Formatosi al ginnasio di Ingolstadt, nel 1784 fu nominato alto consigliere e amministratore delle saline del Principato (Fürstentum). Il suo acume gestionale lo portò nel 1799 a ricoprire l'incarico di referente segreto per gli affari regionali presso il Ministero delle Finanze, un ruolo che gli permise di osservare da vicino le necessità di ammodernamento della Baviera.
Fu proprio questa visione d'insieme a spingerlo, nel 1804, a fondare insieme a Reichenbach e Liebherr un una fabbrica di manufatti in cuoio, e successivamente un centro dedicato alla fusione e lavorazione di lenti flint e crown.
In breve tempo, grazie anche alla scoperta del talento di Joseph von Fraunhofer, l’istituto divenne il cuore pulsante dell'ottica europea, producendo strumenti di una precisione mai vista prima.

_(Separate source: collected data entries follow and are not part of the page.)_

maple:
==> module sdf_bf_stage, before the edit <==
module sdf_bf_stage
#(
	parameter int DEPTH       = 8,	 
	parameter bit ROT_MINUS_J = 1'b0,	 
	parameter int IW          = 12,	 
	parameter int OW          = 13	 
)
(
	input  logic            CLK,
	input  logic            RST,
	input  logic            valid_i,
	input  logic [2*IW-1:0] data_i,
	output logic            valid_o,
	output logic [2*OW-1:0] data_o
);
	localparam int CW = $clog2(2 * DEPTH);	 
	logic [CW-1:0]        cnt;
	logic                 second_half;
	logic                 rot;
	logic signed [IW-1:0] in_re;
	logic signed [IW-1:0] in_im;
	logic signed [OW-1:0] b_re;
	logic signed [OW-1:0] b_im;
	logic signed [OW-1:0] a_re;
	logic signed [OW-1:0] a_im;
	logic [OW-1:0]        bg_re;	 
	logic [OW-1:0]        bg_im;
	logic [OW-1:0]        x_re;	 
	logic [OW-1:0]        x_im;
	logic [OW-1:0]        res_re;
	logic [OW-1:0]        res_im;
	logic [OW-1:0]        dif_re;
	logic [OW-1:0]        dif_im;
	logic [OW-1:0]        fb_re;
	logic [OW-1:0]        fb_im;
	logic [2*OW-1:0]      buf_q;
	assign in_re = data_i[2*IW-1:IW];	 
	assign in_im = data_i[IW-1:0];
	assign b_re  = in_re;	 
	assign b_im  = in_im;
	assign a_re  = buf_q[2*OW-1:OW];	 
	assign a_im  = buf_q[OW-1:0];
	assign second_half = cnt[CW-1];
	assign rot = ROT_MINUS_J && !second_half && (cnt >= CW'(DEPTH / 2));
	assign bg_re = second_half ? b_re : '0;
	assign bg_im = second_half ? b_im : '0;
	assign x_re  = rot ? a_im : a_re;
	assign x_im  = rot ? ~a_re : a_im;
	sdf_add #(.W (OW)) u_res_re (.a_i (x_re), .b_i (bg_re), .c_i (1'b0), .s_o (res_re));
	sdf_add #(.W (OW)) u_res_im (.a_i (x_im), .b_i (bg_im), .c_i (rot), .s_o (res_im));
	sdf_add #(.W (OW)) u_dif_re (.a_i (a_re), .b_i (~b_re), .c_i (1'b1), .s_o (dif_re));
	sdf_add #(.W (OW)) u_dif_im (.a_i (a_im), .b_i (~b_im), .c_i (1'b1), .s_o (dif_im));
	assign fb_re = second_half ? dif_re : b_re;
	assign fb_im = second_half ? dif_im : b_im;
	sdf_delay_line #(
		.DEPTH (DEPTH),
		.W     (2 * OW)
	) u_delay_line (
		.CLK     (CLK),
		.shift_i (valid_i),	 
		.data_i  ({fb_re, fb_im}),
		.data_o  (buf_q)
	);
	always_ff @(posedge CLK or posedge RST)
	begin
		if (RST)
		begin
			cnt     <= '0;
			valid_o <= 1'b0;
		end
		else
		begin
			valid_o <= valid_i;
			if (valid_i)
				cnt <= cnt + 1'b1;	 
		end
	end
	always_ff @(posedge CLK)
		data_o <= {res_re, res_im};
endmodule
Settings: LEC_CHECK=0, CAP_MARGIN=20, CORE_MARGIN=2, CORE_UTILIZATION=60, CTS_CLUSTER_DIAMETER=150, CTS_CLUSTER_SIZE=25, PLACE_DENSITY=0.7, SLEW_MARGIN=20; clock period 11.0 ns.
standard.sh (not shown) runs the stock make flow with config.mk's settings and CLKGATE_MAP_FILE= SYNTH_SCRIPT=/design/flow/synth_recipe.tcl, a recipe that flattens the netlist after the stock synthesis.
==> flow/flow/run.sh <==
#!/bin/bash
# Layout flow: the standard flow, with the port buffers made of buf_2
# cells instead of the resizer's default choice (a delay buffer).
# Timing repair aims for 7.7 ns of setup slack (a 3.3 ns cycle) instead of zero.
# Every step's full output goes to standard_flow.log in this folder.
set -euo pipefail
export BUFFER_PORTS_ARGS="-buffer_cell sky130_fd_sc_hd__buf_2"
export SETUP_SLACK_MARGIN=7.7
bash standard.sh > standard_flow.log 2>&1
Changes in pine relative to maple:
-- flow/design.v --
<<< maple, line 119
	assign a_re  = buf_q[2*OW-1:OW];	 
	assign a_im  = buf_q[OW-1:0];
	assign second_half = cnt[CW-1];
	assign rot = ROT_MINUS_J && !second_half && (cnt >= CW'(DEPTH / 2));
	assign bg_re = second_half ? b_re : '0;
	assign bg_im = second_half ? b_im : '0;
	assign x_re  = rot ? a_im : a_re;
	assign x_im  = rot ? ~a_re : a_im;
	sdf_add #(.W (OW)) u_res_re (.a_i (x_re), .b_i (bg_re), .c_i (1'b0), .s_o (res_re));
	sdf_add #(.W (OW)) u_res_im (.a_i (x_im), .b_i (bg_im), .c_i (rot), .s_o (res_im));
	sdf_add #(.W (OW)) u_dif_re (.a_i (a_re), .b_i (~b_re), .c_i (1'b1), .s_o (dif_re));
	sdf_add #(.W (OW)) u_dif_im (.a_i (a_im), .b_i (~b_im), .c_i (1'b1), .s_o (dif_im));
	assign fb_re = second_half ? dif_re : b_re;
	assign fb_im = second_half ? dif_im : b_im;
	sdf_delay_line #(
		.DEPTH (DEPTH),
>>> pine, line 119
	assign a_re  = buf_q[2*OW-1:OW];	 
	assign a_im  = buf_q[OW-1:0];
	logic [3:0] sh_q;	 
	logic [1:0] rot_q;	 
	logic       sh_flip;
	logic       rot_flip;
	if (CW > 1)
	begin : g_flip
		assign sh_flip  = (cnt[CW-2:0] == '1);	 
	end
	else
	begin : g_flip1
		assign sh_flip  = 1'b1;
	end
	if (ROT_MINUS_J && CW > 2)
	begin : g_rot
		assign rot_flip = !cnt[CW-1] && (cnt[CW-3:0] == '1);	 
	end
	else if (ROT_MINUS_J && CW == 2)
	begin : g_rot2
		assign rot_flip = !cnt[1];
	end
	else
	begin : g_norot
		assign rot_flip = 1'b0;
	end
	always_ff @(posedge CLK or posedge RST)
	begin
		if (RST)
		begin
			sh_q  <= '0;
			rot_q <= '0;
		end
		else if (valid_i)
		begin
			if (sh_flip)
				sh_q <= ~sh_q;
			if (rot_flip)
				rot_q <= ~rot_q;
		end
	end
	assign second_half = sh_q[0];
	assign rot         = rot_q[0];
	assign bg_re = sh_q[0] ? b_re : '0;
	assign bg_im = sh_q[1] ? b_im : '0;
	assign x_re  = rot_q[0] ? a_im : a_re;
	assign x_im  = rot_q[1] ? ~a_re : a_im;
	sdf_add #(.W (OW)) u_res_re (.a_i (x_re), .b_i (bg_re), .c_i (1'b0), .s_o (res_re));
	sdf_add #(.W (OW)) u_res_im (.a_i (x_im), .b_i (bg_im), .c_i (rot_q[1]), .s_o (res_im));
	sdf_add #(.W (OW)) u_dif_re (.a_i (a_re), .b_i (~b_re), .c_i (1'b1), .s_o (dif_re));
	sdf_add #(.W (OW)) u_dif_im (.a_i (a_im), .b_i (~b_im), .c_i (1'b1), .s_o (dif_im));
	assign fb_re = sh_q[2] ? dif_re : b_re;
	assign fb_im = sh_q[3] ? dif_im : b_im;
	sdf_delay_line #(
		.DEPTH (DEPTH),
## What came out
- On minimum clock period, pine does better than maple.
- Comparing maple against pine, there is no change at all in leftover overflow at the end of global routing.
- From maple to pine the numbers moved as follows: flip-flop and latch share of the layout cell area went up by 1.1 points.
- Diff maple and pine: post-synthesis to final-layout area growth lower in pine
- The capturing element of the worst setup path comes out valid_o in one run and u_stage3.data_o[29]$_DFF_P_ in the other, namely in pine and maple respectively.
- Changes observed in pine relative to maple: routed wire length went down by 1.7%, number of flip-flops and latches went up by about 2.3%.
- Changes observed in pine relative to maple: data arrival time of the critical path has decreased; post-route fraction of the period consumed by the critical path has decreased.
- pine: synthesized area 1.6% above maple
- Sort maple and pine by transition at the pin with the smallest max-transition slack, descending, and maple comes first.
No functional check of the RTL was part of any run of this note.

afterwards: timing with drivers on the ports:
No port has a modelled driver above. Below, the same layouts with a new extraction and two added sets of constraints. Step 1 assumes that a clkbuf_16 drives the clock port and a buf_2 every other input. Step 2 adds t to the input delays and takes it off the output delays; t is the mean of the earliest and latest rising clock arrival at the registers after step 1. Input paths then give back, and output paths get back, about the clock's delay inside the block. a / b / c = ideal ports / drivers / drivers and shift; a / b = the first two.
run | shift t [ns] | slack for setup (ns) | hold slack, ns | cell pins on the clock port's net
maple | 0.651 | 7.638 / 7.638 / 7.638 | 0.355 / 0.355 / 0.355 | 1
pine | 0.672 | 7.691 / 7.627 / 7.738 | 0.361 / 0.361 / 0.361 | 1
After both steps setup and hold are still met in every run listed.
From an optimization exercise on the open Yosys and OpenROAD flow, aimed at small area; shortcuts taken in it are not production practice.
The RTL was checked by simulation tests, not by an equivalence proof against the original design.

== raven ==
==> flow/design.v (excerpt) <==
module cmfs_top (
	input  logic        clk,
	input  logic        arst_n,
	input  logic        start,
	output logic        busy,
	input  logic [15:0] dir_x,
	input  logic [15:0] dir_y,
	input  logic [15:0] dir_z,
	output logic        done,
	output logic [2:0]  face,
	output logic [12:0] coord_u,
	output logic [12:0] coord_v,
	output logic        zero_vector
);
	cmfs_pkg::cmfs_in_t  dir_w;
	cmfs_pkg::cmfs_out_t res_w;
	assign dir_w.dir_x = dir_x;
	assign dir_w.dir_y = dir_y;
	assign dir_w.dir_z = dir_z;
	cube_map_face_select_unit u_unit (
		.clk    (clk),
		.arst_n (arst_n),
		.start  (start),
		.busy   (busy),
		.dir    (dir_w),
		.done   (done),
		.res    (res_w)
	);
	assign face        = res_w.face;
	assign coord_u     = res_w.coord_u;
	assign coord_v     = res_w.coord_v;
	assign zero_vector = res_w.zero_vector;
endmodule
For scale: roughly 3,100 cells after synthesis, roughly 370 flip-flops, roughly 83 I/O pins, roughly 0.027 mm^2 of cells after synthesis.
Settings: LEC_CHECK=0, ABC_AREA=1, CAP_MARGIN=20, CORE_MARGIN=2, CORE_UTILIZATION=50, CTS_CLUSTER_DIAMETER=70, CTS_CLUSTER_SIZE=35, GPL_TIMING_DRIVEN=0, PLACE_DENSITY=0.65, SLEW_MARGIN=20; clock period 4.5 ns.
run.sh (not shown) runs the stock make flow with config.mk's settings and CLKGATE_MAP_FILE= SYNTH_SCRIPT=/design/flow/synth_recipe.tcl, a recipe that flattens the netlist after the stock synthesis.
raven finished every step from synthesis to the final layout, and the layout passed the timing, DRC and antenna checks.
### raven -> indigo
- a change of CTS_CLUSTER_DIAMETER from 70 to 60
- a change of CTS_CLUSTER_SIZE from 35 to 30
- a change of PLACE_DENSITY from 0.65 to 0.7
- a change of CORE_UTILIZATION from 50 to 55
## What came out
- indigo did not stop at any stage, and its layout met the timing, DRC and antenna checks.
- Taking raven as the reference, in indigo core utilization went up by 5.6 points; final weighted congestion in routability-driven placement picked up an extra 0.84%; post-placement cell area saw a decrease.
Inputs modified between indigo and willow:
- setting GPL_ROUTABILITY_DRIVEN to 0 for the first time
- changing CTS_CLUSTER_SIZE from 30 to 35
- changing CTS_CLUSTER_DIAMETER from 60 to 70
--- outcome ---
- Portion of the clock cycle consumed by the worst path in the final layout delta for willow relative to indigo: 0.37 points lower
- In terms of routed wire length per instance, indigo and willow differ only marginally.
- Higher cell area among willow and indigo: indigo
- Relative to indigo, fraction of area in multi-input gates has increased by 0.59 points in willow.
- [compare] base=indigo new=willow: number of vias in the routed layout increased about 0.6%.
What lagoon does differently from willow at the input level:
- GPL_ROUTABILITY_DRIVEN no longer set, was 0
- CTS_CLUSTER_DIAMETER now 60, was 70
- CORE_UTILIZATION now 40, was 55
- CTS_CLUSTER_SIZE now 30, was 35
- PLACE_DENSITY no longer set, was 0.7
Results
- There was hardly any difference in register area between lagoon and willow.
- Between willow and lagoon, the net total in the final layout is lower for willow.
- lagoon against willow: non-clock buffer count now sits higher, clock slew seen by the registers of the worst setup and hold paths saw a decrease.
- willow → lagoon: area overhead of the layout relative to synthesis up 3.0 points, area of the core up about 38%, number of non-filler instances in the completed layout up 7.2%, final area up 820 um^2.
- Full die area, willow and lagoon: higher on lagoon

Nonostante il successo imprenditoriale, il richiamo del servizio pubblico rimase costante: nel 1807 tornò alla guida delle saline e nel 1811 fu nominato presidente dell’agenzia delle riscossioni. Solo nel 1814 scelse di lasciare gli impieghi pubblici per dedicarsi a una serie di imprese diversificate, tra cui una grande fabbrica di birra e un laboratorio tessile. Uomo di enorme prestigio sociale, servì come secondo borgomastro di Monaco tra il 1818 e il 1821 e fu accolto come membro onorario della Bayerische Akademie der Wissenschaften.Il suo impegno per la diffusione del sapere culminò nel 1835 con l'istituzione della scuola politecnica centrale della Baviera.